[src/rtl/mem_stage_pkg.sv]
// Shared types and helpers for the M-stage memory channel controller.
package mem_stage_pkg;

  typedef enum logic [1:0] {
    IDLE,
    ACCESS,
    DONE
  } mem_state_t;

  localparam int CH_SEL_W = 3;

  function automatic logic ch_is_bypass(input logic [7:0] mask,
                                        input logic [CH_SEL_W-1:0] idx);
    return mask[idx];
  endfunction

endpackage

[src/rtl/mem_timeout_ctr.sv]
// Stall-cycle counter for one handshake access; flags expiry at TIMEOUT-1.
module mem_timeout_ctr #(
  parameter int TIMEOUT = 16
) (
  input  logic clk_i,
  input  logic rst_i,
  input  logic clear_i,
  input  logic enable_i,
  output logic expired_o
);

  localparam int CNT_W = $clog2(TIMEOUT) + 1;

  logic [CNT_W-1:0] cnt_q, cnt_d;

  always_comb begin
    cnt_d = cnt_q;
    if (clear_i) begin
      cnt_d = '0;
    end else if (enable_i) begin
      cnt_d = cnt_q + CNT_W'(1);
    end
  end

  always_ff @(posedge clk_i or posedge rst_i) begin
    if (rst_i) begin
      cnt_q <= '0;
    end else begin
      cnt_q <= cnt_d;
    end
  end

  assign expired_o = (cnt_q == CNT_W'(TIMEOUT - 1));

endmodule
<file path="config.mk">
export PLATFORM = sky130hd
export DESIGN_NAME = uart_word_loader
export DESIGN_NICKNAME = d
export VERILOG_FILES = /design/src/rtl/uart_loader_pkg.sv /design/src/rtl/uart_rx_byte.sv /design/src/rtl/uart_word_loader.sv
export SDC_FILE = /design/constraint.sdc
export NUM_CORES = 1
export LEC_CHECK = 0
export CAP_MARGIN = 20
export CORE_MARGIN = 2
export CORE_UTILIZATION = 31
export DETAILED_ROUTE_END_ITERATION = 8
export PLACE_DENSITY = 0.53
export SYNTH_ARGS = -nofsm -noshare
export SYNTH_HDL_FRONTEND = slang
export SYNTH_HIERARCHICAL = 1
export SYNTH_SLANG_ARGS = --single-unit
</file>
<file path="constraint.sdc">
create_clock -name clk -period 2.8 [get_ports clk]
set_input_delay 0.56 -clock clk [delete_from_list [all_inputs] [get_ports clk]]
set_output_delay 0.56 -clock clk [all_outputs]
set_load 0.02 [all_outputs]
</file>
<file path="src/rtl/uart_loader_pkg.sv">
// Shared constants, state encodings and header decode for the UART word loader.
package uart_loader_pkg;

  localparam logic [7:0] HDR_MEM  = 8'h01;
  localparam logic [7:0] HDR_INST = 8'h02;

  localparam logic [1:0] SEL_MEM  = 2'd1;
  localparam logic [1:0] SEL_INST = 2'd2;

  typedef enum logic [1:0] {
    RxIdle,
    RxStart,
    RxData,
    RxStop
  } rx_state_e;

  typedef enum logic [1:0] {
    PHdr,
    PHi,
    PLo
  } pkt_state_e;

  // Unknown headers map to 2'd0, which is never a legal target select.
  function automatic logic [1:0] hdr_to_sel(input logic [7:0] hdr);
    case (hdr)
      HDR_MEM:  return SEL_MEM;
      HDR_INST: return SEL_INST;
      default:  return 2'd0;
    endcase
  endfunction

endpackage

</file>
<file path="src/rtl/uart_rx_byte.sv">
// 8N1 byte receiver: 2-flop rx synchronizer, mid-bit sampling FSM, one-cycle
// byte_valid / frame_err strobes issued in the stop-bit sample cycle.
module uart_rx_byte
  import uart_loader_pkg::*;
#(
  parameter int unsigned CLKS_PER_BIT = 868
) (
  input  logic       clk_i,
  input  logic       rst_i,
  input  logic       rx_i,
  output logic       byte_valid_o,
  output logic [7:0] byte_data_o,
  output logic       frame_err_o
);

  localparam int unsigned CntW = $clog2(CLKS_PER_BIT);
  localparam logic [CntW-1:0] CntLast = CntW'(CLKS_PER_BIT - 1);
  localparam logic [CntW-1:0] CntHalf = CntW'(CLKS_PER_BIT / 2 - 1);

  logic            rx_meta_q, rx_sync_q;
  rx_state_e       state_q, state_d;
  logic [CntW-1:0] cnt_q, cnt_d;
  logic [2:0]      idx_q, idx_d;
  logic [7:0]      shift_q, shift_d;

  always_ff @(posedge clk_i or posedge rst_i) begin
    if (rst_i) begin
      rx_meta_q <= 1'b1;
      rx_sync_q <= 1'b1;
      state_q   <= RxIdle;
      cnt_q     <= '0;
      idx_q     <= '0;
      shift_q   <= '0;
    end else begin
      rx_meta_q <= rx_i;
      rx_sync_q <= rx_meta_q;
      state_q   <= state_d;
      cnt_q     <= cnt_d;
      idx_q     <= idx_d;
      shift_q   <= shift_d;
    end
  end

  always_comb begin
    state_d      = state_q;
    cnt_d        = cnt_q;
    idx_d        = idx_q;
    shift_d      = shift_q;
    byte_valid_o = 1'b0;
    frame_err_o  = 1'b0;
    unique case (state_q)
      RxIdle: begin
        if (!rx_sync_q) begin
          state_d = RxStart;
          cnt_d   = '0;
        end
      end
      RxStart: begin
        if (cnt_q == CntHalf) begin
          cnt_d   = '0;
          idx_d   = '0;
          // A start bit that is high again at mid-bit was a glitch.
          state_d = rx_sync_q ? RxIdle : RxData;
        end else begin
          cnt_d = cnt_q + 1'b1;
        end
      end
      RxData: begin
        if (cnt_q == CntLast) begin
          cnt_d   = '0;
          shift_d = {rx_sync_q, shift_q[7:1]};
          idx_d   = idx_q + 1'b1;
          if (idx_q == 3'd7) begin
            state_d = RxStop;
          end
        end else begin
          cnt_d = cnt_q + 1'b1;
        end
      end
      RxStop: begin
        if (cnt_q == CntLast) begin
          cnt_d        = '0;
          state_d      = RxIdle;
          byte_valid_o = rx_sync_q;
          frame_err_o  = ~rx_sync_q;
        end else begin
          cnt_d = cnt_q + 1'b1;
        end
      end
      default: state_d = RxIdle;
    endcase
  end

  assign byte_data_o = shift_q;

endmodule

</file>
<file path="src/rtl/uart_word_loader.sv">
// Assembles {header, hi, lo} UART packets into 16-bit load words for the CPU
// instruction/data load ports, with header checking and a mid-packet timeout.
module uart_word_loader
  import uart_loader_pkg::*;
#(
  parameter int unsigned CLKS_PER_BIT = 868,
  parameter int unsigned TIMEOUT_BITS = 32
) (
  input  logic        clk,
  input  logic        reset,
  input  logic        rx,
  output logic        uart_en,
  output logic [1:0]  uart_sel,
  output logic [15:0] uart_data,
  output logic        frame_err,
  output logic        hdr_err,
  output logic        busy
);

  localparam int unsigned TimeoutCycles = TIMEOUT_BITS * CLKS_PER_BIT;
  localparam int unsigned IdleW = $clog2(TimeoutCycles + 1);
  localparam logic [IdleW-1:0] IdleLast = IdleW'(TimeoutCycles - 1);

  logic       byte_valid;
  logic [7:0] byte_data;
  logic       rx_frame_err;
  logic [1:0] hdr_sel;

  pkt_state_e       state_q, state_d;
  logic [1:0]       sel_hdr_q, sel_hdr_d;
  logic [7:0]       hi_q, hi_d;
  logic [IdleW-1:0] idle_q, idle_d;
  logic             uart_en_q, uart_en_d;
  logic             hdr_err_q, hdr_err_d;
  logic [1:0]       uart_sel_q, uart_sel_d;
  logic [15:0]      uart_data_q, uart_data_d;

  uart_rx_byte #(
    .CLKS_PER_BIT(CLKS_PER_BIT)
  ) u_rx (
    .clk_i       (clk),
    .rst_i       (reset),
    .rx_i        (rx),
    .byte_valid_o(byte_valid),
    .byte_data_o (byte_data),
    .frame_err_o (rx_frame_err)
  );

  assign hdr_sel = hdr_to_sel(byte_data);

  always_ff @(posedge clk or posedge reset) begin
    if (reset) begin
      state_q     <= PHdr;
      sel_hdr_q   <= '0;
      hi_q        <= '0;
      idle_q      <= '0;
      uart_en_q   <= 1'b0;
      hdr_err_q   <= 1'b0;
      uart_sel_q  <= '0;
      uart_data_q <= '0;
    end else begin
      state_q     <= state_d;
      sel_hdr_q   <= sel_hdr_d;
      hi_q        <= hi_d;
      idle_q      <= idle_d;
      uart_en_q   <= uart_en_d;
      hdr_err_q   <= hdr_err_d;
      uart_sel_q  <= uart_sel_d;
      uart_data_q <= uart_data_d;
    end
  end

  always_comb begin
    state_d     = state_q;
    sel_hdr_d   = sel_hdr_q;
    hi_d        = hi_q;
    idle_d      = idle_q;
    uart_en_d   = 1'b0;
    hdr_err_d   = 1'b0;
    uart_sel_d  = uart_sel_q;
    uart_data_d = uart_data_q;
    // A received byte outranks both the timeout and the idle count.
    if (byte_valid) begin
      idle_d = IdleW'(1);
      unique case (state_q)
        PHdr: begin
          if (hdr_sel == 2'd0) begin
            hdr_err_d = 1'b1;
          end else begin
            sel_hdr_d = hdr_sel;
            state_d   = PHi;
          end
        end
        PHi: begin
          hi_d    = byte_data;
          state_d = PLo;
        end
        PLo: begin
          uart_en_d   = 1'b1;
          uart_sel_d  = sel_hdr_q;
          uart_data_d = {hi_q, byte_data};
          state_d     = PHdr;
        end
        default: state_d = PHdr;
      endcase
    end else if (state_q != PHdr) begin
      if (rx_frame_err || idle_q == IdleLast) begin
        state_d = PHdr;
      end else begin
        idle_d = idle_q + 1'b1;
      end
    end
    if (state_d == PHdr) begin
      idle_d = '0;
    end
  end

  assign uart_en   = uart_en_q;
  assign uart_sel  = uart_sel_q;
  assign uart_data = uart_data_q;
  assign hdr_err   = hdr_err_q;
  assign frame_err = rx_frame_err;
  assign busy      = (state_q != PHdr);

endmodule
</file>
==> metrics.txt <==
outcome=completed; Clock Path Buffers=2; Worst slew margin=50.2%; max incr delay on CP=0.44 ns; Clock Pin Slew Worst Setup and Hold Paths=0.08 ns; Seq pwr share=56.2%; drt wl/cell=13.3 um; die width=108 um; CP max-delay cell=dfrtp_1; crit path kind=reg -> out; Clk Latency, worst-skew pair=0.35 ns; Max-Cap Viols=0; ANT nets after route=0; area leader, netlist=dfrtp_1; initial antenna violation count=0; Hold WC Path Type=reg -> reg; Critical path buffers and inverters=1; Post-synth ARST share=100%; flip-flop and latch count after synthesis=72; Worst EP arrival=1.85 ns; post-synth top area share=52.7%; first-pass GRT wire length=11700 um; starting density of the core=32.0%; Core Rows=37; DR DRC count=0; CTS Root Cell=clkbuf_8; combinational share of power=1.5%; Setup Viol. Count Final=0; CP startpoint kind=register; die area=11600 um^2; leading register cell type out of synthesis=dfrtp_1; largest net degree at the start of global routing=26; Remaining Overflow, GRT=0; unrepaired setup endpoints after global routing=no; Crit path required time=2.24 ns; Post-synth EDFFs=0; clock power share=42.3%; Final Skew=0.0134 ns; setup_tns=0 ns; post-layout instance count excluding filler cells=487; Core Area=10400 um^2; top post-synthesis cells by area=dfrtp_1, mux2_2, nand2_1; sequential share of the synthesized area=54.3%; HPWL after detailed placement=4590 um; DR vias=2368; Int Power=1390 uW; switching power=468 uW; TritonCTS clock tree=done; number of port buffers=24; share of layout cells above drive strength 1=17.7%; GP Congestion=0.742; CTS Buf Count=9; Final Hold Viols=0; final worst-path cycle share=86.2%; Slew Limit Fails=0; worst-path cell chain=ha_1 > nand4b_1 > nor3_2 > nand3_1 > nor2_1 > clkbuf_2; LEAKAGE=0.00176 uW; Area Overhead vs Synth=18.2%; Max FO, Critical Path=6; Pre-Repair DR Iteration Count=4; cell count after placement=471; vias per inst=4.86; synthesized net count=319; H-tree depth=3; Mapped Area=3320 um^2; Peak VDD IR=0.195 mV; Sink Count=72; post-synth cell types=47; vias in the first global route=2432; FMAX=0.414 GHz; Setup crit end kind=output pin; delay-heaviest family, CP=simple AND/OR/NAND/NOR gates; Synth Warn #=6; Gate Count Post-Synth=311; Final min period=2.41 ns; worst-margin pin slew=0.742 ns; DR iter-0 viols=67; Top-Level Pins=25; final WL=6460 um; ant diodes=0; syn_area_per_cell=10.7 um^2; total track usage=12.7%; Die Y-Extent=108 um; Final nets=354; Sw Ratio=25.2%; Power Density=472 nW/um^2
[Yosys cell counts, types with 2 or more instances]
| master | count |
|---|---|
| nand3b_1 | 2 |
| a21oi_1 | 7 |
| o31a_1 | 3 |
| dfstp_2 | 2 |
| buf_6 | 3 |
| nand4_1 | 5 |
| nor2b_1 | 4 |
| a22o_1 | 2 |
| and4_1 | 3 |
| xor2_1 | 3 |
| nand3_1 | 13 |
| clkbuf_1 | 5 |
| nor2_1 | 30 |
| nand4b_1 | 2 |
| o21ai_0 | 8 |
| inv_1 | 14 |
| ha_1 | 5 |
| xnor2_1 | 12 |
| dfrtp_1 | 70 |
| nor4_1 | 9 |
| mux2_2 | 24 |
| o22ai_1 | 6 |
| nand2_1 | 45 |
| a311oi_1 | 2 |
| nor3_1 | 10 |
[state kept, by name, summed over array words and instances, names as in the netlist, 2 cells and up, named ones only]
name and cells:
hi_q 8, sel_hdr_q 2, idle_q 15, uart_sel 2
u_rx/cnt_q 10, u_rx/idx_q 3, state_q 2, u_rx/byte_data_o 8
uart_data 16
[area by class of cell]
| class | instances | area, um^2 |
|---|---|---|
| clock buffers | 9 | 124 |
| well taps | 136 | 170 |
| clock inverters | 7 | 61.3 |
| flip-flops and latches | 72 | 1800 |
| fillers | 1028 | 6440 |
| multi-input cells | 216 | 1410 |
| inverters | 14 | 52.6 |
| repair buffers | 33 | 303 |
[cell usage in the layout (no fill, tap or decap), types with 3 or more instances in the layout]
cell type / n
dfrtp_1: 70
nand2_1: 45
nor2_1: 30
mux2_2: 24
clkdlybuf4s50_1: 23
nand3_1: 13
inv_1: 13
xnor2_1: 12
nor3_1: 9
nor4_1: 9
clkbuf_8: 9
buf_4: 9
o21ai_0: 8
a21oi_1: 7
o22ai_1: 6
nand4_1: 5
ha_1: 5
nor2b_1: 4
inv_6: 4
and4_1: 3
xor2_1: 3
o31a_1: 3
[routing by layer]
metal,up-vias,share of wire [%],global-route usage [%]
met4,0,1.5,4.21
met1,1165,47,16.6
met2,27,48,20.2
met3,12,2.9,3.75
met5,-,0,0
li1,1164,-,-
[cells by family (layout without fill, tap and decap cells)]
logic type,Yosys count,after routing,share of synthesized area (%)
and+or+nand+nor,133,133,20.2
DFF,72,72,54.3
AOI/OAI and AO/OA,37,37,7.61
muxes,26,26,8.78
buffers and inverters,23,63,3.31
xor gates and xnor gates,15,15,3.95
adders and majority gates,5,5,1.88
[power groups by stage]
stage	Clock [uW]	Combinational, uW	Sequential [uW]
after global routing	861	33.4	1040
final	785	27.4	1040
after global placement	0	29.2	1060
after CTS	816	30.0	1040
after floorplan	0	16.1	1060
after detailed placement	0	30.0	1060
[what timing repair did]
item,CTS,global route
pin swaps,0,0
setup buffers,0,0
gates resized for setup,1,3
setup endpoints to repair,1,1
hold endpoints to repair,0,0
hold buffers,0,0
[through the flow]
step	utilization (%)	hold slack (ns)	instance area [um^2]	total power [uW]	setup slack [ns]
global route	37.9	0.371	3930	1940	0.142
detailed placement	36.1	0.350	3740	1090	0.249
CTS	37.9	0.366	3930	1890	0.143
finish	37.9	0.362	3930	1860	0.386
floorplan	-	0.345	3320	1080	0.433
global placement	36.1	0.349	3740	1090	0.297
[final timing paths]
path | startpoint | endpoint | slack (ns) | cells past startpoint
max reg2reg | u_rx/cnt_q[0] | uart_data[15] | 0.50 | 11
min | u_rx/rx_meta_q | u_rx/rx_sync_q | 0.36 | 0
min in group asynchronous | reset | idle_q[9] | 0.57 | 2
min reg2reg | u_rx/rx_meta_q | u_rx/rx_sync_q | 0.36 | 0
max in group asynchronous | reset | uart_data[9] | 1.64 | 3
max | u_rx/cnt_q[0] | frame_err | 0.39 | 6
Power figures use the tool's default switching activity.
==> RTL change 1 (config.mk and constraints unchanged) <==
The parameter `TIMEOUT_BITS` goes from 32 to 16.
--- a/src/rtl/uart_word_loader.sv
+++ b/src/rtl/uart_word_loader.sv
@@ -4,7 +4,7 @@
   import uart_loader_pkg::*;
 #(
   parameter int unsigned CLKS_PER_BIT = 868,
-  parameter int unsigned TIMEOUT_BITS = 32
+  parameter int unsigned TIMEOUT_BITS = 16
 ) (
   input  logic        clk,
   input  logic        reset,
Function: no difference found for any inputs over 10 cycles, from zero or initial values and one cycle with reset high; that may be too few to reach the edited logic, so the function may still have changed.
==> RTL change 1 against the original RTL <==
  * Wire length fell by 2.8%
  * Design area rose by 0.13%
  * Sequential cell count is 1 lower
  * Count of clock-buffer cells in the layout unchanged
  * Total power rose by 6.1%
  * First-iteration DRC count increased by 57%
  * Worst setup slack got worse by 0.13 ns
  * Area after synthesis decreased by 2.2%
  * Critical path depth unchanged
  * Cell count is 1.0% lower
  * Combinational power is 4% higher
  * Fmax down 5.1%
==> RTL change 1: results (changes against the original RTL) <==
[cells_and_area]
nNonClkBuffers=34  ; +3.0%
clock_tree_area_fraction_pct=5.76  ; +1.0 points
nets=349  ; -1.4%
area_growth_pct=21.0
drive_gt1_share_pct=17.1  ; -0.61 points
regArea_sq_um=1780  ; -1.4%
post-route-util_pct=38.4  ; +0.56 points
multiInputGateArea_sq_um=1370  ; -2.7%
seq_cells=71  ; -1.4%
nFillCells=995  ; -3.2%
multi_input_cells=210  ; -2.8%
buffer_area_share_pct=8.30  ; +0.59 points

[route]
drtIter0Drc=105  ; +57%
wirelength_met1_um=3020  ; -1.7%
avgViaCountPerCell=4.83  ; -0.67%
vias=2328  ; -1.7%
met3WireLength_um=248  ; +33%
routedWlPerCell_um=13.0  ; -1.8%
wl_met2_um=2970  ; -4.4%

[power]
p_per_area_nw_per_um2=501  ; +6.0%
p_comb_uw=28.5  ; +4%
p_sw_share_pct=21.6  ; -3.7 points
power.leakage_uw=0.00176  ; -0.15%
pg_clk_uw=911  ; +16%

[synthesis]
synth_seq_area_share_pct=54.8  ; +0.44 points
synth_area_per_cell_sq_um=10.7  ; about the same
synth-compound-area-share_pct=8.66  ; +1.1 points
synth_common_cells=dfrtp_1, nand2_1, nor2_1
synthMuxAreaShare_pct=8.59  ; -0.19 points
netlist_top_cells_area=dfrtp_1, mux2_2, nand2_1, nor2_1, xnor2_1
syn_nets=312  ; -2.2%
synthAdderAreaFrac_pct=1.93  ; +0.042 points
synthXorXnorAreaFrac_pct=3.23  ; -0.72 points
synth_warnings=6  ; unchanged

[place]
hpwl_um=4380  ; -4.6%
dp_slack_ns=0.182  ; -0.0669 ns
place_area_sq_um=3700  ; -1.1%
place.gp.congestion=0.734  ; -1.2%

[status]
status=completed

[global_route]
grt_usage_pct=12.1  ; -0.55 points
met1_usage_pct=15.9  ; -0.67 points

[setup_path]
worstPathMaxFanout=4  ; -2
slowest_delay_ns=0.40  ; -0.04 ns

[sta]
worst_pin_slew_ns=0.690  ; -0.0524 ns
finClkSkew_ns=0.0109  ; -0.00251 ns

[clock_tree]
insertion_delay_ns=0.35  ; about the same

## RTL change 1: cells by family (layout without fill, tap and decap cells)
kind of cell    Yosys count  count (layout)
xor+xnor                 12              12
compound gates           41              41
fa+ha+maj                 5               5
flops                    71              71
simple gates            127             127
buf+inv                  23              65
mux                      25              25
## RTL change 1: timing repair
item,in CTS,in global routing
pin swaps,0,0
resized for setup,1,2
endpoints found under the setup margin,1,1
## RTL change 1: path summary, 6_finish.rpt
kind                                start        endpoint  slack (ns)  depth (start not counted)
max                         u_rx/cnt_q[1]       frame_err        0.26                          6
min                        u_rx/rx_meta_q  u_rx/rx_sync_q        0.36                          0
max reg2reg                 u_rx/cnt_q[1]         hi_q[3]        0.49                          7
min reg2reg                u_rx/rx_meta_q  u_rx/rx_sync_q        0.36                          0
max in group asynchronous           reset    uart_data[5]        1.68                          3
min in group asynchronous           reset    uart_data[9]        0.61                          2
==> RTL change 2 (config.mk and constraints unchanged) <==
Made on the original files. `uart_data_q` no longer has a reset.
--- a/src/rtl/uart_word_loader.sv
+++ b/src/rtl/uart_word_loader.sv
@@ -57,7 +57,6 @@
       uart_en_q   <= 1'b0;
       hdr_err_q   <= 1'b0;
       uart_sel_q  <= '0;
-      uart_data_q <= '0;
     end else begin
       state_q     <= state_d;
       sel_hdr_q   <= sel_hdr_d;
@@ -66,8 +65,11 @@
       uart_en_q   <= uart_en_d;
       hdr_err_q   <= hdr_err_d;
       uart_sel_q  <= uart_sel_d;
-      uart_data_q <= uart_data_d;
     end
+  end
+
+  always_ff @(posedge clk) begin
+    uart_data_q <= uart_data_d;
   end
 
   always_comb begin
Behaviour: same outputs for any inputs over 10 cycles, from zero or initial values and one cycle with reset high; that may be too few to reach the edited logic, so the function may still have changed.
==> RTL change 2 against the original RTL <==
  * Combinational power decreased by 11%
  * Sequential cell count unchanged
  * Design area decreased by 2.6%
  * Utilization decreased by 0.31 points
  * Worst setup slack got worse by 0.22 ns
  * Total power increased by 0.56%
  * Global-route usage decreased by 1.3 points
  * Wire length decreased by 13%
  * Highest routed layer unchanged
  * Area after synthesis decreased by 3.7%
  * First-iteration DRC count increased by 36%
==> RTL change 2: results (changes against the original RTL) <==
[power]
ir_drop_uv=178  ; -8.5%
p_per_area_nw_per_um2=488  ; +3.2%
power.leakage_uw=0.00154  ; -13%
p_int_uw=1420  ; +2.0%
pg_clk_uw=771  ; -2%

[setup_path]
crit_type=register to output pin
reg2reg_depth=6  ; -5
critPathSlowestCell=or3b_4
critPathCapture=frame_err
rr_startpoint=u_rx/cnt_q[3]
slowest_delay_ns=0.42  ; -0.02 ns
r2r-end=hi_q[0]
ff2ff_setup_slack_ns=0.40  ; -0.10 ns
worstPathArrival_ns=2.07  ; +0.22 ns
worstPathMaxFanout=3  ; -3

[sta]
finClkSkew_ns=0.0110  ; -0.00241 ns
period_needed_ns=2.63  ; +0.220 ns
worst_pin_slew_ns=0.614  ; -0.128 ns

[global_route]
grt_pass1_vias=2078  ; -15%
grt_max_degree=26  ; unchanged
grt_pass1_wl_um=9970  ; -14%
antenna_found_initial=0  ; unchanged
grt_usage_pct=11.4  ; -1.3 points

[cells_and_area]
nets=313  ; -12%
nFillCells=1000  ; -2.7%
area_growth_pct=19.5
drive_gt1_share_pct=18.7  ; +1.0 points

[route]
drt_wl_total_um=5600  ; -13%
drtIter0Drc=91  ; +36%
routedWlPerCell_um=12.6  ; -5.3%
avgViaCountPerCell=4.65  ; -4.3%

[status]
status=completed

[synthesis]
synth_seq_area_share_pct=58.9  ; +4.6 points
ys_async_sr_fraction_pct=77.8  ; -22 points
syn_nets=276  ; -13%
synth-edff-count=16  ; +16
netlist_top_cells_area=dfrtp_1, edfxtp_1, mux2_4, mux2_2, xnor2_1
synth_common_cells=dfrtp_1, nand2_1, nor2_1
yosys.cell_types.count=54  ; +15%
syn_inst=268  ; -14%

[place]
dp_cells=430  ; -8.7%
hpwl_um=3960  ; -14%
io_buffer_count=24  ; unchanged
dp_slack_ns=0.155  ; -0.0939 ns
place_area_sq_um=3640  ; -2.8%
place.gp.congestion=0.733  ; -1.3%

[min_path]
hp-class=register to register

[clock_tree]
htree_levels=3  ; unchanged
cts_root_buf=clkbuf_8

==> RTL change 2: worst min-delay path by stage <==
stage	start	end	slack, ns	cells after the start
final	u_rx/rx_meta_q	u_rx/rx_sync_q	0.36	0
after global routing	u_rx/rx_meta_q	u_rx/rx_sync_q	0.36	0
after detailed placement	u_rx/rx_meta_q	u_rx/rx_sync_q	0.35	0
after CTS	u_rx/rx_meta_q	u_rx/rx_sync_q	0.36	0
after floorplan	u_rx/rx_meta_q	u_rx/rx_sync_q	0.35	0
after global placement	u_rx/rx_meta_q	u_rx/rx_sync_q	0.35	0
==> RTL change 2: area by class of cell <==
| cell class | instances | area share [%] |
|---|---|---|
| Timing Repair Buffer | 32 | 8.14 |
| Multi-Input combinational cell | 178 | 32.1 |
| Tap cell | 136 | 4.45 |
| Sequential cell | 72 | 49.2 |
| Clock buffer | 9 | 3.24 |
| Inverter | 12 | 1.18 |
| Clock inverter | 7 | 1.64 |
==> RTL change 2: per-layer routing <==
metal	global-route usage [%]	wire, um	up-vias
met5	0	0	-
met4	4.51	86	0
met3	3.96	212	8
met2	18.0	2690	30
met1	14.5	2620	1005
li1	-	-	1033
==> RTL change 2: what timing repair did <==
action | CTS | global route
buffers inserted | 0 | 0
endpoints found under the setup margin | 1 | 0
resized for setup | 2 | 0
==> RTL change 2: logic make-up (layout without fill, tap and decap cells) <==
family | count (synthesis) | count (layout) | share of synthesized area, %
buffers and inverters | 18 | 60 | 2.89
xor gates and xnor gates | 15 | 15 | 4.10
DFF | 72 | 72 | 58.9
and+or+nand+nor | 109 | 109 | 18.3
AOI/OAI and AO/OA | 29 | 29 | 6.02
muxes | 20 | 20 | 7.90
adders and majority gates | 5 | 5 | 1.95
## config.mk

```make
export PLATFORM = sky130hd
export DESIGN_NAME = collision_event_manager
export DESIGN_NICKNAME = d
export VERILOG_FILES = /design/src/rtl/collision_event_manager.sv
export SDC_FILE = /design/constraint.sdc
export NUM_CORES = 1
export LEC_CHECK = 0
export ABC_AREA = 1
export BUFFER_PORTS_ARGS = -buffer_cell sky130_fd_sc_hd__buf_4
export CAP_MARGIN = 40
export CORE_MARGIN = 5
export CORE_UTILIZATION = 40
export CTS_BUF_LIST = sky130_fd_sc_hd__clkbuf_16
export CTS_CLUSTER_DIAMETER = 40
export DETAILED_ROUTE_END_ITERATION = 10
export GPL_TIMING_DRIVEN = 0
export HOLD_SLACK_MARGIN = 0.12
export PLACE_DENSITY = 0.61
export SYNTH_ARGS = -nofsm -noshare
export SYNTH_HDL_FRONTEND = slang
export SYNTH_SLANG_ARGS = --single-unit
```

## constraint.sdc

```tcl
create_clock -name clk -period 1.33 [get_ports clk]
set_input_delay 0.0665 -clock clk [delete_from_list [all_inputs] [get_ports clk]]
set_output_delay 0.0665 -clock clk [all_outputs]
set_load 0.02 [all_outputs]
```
• • •
» Your assignment:
Within the material above, copy exactly the lines from the line that holds "cts_root_buf=clkbuf_8" up to and including the line that holds "and+or+nand+nor | 109 | 109 | 18.3".

» Output below:
cts_root_buf=clkbuf_8

==> RTL change 2: worst min-delay path by stage <==
stage	start	end	slack, ns	cells after the start
final	u_rx/rx_meta_q	u_rx/rx_sync_q	0.36	0
after global routing	u_rx/rx_meta_q	u_rx/rx_sync_q	0.36	0
after detailed placement	u_rx/rx_meta_q	u_rx/rx_sync_q	0.35	0
after CTS	u_rx/rx_meta_q	u_rx/rx_sync_q	0.36	0
after floorplan	u_rx/rx_meta_q	u_rx/rx_sync_q	0.35	0
after global placement	u_rx/rx_meta_q	u_rx/rx_sync_q	0.35	0
==> RTL change 2: area by class of cell <==
| cell class | instances | area share [%] |
|---|---|---|
| Timing Repair Buffer | 32 | 8.14 |
| Multi-Input combinational cell | 178 | 32.1 |
| Tap cell | 136 | 4.45 |
| Sequential cell | 72 | 49.2 |
| Clock buffer | 9 | 3.24 |
| Inverter | 12 | 1.18 |
| Clock inverter | 7 | 1.64 |
==> RTL change 2: per-layer routing <==
metal	global-route usage [%]	wire, um	up-vias
met5	0	0	-
met4	4.51	86	0
met3	3.96	212	8
met2	18.0	2690	30
met1	14.5	2620	1005
li1	-	-	1033
==> RTL change 2: what timing repair did <==
action | CTS | global route
buffers inserted | 0 | 0
endpoints found under the setup margin | 1 | 0
resized for setup | 2 | 0
==> RTL change 2: logic make-up (layout without fill, tap and decap cells) <==
family | count (synthesis) | count (layout) | share of synthesized area, %
buffers and inverters | 18 | 60 | 2.89
xor gates and xnor gates | 15 | 15 | 4.10
DFF | 72 | 72 | 58.9
and+or+nand+nor | 109 | 109 | 18.3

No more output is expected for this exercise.